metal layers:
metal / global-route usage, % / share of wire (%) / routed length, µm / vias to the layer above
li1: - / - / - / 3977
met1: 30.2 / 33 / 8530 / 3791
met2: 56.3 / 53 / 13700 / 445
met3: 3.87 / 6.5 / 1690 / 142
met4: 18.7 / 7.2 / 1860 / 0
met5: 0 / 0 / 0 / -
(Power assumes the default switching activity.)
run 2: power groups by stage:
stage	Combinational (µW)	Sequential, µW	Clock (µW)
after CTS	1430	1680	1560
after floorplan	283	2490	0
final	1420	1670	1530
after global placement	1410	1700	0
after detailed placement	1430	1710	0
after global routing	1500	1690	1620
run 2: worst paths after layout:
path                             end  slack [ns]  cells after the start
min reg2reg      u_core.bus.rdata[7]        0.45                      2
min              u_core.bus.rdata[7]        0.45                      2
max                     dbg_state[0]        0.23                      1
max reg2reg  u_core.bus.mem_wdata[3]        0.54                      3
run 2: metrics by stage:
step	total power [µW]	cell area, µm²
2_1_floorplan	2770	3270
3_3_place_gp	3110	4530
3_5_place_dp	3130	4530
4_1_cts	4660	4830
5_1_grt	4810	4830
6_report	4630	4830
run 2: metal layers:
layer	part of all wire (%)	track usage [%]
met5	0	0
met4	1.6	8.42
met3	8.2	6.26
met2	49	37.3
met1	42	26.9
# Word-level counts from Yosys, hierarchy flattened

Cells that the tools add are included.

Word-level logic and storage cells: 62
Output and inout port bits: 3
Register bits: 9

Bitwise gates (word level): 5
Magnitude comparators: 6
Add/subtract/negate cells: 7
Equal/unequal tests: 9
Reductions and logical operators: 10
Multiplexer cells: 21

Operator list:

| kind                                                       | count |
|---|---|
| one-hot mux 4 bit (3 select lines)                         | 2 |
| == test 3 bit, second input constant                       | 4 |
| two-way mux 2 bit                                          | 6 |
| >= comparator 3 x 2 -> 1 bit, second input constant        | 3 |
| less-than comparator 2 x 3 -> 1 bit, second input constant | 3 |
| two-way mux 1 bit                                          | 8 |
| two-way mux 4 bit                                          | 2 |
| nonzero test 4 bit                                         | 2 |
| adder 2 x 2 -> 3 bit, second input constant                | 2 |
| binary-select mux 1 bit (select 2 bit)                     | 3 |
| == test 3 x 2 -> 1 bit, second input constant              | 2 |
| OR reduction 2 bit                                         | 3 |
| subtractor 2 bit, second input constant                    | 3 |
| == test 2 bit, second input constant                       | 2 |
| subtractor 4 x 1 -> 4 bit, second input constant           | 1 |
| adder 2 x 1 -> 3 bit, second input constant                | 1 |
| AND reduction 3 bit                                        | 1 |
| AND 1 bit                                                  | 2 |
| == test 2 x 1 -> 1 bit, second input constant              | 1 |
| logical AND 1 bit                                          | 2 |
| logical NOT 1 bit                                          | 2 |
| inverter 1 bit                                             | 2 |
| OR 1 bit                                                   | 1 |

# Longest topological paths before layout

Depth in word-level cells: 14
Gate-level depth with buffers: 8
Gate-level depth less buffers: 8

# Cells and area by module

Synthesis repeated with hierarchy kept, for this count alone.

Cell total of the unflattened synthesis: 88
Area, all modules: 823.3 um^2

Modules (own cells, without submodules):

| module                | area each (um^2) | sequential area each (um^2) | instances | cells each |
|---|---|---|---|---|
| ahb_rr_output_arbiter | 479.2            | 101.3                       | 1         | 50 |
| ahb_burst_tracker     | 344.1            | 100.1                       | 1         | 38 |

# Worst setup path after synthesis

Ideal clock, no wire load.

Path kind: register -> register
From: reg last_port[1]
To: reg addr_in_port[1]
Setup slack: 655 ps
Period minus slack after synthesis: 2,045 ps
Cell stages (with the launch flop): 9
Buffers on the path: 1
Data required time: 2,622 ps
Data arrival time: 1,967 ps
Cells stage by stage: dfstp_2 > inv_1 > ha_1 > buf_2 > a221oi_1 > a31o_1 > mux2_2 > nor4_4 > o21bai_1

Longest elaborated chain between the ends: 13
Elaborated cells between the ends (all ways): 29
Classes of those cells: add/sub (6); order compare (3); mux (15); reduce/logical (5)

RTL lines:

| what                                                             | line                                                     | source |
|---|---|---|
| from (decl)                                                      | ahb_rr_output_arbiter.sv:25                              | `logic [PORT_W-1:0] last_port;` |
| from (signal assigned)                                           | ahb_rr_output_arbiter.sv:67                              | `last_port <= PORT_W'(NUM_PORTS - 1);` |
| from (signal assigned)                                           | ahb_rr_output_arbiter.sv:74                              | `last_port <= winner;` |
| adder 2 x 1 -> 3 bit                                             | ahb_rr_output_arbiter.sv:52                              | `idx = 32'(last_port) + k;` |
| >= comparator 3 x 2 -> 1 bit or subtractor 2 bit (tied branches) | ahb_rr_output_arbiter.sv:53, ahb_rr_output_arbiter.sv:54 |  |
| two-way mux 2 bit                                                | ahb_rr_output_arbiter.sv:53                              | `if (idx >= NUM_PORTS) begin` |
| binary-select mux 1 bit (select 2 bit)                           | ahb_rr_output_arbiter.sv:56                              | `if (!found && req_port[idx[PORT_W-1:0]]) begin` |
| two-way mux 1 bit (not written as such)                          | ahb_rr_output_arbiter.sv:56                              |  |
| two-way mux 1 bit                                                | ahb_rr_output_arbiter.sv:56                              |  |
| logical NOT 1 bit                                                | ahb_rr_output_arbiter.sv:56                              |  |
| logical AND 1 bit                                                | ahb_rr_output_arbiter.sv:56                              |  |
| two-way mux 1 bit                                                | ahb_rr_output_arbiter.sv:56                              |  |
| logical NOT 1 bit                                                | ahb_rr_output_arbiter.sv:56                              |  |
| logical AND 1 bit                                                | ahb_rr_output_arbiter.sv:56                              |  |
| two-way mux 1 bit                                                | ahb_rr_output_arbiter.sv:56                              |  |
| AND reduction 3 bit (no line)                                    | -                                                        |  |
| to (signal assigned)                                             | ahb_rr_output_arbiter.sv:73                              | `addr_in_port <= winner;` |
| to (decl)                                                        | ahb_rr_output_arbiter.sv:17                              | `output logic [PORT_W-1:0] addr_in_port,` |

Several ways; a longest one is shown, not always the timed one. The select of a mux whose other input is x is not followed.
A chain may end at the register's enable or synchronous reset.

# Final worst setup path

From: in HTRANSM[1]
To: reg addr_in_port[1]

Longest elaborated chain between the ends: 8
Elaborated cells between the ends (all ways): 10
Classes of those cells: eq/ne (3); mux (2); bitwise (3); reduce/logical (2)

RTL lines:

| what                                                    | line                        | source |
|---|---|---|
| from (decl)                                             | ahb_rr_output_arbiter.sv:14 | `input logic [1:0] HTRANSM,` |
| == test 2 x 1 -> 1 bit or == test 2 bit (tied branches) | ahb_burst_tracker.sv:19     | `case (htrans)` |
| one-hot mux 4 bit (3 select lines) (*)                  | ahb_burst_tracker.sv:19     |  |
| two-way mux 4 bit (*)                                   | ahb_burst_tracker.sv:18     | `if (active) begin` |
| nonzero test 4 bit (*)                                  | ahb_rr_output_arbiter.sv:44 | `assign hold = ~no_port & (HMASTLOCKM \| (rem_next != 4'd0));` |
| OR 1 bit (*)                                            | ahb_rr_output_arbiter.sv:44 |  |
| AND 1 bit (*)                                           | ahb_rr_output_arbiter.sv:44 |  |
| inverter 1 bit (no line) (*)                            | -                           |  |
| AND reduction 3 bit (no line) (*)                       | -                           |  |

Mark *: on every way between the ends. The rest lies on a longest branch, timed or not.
____________
**TASK INSTRUCTIONS**. Retype the material above in full, keeping every word as it stands.

**RESPONSE TO THIS TASK**.
metal layers:
metal / global-route usage, % / share of wire (%) / routed length, µm / vias to the layer above
li1: - / - / - / 3977
met1: 30.2 / 33 / 8530 / 3791
met2: 56.3 / 53 / 13700 / 445
met3: 3.87 / 6.5 / 1690 / 142
met4: 18.7 / 7.2 / 1860 / 0
met5: 0 / 0 / 0 / -
(Power assumes the default switching activity.)
run 2: power groups by stage:
stage	Combinational (µW)	Sequential, µW	Clock (µW)
after CTS	1430	1680	1560
after floorplan	283	2490	0
final	1420	1670	1530
after global placement	1410	1700	0
after detailed placement	1430	1710	0
after global routing	1500	1690	1620
run 2: worst paths after layout:
path                             end  slack [ns]  cells after the start
min reg2reg      u_core.bus.rdata[7]        0.45                      2
min              u_core.bus.rdata[7]        0.45                      2
max                     dbg_state[0]        0.23                      1
max reg2reg  u_core.bus.mem_wdata[3]        0.54                      3
run 2: metrics by stage:
step	total power [µW]	cell area, µm²
2_1_floorplan	2770	3270
3_3_place_gp	3110	4530
3_5_place_dp	3130	4530
4_1_cts	4660	4830
5_1_grt	4810	4830
6_report	4630	4830
run 2: metal layers:
layer	part of all wire (%)	track usage [%]
met5	0	0
met4	1.6	8.42
met3	8.2	6.26
met2	49	37.3
met1	42	26.9
# Word-level counts from Yosys, hierarchy flattened

Cells that the tools add are included.

Word-level logic and storage cells: 62
Output and inout port bits: 3
Register bits: 9

Bitwise gates (word level): 5
Magnitude comparators: 6
Add/subtract/negate cells: 7
Equal/unequal tests: 9
Reductions and logical operators: 10
Multiplexer cells: 21

Operator list:

| kind                                                       | count |
|---|---|
| one-hot mux 4 bit (3 select lines)                         | 2 |
| == test 3 bit, second input constant                       | 4 |
| two-way mux 2 bit                                          | 6 |
| >= comparator 3 x 2 -> 1 bit, second input constant        | 3 |
| less-than comparator 2 x 3 -> 1 bit, second input constant | 3 |
| two-way mux 1 bit                                          | 8 |
| two-way mux 4 bit                                          | 2 |
| nonzero test 4 bit                                         | 2 |
| adder 2 x 2 -> 3 bit, second input constant                | 2 |
| binary-select mux 1 bit (select 2 bit)                     | 3 |
| == test 3 x 2 -> 1 bit, second input constant              | 2 |
| OR reduction 2 bit                                         | 3 |
| subtractor 2 bit, second input constant                    | 3 |
| == test 2 bit, second input constant                       | 2 |
| subtractor 4 x 1 -> 4 bit, second input constant           | 1 |
| adder 2 x 1 -> 3 bit, second input constant                | 1 |
| AND reduction 3 bit                                        | 1 |
| AND 1 bit                                                  | 2 |
| == test 2 x 1 -> 1 bit, second input constant              | 1 |
| logical AND 1 bit                                          | 2 |
| logical NOT 1 bit                                          | 2 |
| inverter 1 bit                                             | 2 |
| OR 1 bit                                                   | 1 |

# Longest topological paths before layout

Depth in word-level cells: 14
Gate-level depth with buffers: 8
Gate-level depth less buffers: 8

# Cells and area by module

Synthesis repeated with hierarchy kept, for this count alone.

Cell total of the unflattened synthesis: 88
Area, all modules: 823.3 um^2

Modules (own cells, without submodules):

| module                | area each (um^2) | sequential area each (um^2) | instances | cells each |
|---|---|---|---|---|
| ahb_rr_output_arbiter | 479.2            | 101.3                       | 1         | 50 |
| ahb_burst_tracker     | 344.1            | 100.1                       | 1         | 38 |

# Worst setup path after synthesis

Ideal clock, no wire load.

Path kind: register -> register
From: reg last_port[1]
To: reg addr_in_port[1]
Setup slack: 655 ps
Period minus slack after synthesis: 2,045 ps
Cell stages (with the launch flop): 9
Buffers on the path: 1
Data required time: 2,622 ps
Data arrival time: 1,967 ps
Cells stage by stage: dfstp_2 > inv_1 > ha_1 > buf_2 > a221oi_1 > a31o_1 > mux2_2 > nor4_4 > o21bai_1

Longest elaborated chain between the ends: 13
Elaborated cells between the ends (all ways): 29
Classes of those cells: add/sub (6); order compare (3); mux (15); reduce/logical (5)

RTL lines:

| what                                                             | line                                                     | source |
|---|---|---|
| from (decl)                                                      | ahb_rr_output_arbiter.sv:25                              | `logic [PORT_W-1:0] last_port;` |
| from (signal assigned)                                           | ahb_rr_output_arbiter.sv:67                              | `last_port <= PORT_W'(NUM_PORTS - 1);` |
| from (signal assigned)                                           | ahb_rr_output_arbiter.sv:74                              | `last_port <= winner;` |
| adder 2 x 1 -> 3 bit                                             | ahb_rr_output_arbiter.sv:52                              | `idx = 32'(last_port) + k;` |
| >= comparator 3 x 2 -> 1 bit or subtractor 2 bit (tied branches) | ahb_rr_output_arbiter.sv:53, ahb_rr_output_arbiter.sv:54 |  |
| two-way mux 2 bit                                                | ahb_rr_output_arbiter.sv:53                              | `if (idx >= NUM_PORTS) begin` |
| binary-select mux 1 bit (select 2 bit)                           | ahb_rr_output_arbiter.sv:56                              | `if (!found && req_port[idx[PORT_W-1:0]]) begin` |
| two-way mux 1 bit (not written as such)                          | ahb_rr_output_arbiter.sv:56                              |  |
| two-way mux 1 bit                                                | ahb_rr_output_arbiter.sv:56                              |  |
| logical NOT 1 bit                                                | ahb_rr_output_arbiter.sv:56                              |  |
| logical AND 1 bit                                                | ahb_rr_output_arbiter.sv:56                              |  |
| two-way mux 1 bit                                                | ahb_rr_output_arbiter.sv:56                              |  |
| logical NOT 1 bit                                                | ahb_rr_output_arbiter.sv:56                              |  |
| logical AND 1 bit                                                | ahb_rr_output_arbiter.sv:56                              |  |
| two-way mux 1 bit                                                | ahb_rr_output_arbiter.sv:56                              |  |
| AND reduction 3 bit (no line)                                    | -                                                        |  |
| to (signal assigned)                                             | ahb_rr_output_arbiter.sv:73                              | `addr_in_port <= winner;` |
| to (decl)                                                        | ahb_rr_output_arbiter.sv:17                              | `output logic [PORT_W-1:0] addr_in_port,` |

Several ways; a longest one is shown, not always the timed one. The select of a mux whose other input is x is not followed.
A chain may end at the register's enable or synchronous reset.

# Final worst setup path

From: in HTRANSM[1]
To: reg addr_in_port[1]

Longest elaborated chain between the ends: 8
Elaborated cells between the ends (all ways): 10
Classes of those cells: eq/ne (3); mux (2); bitwise (3); reduce/logical (2)

RTL lines:

| what                                                    | line                        | source |
|---|---|---|
| from (decl)                                             | ahb_rr_output_arbiter.sv:14 | `input logic [1:0] HTRANSM,` |
| == test 2 x 1 -> 1 bit or == test 2 bit (tied branches) | ahb_burst_tracker.sv:19     | `case (htrans)` |
| one-hot mux 4 bit (3 select lines) (*)                  | ahb_burst_tracker.sv:19     |  |
| two-way mux 4 bit (*)                                   | ahb_burst_tracker.sv:18     | `if (active) begin` |
| nonzero test 4 bit (*)                                  | ahb_rr_output_arbiter.sv:44 | `assign hold = ~no_port & (HMASTLOCKM \| (rem_next != 4'd0));` |
| OR 1 bit (*)                                            | ahb_rr_output_arbiter.sv:44 |  |
| AND 1 bit (*)                                           | ahb_rr_output_arbiter.sv:44 |  |
| inverter 1 bit (no line) (*)                            | -                           |  |
| AND reduction 3 bit (no line) (*)                       | -                           |  |

Mark *: on every way between the ends. The rest lies on a longest branch, timed or not.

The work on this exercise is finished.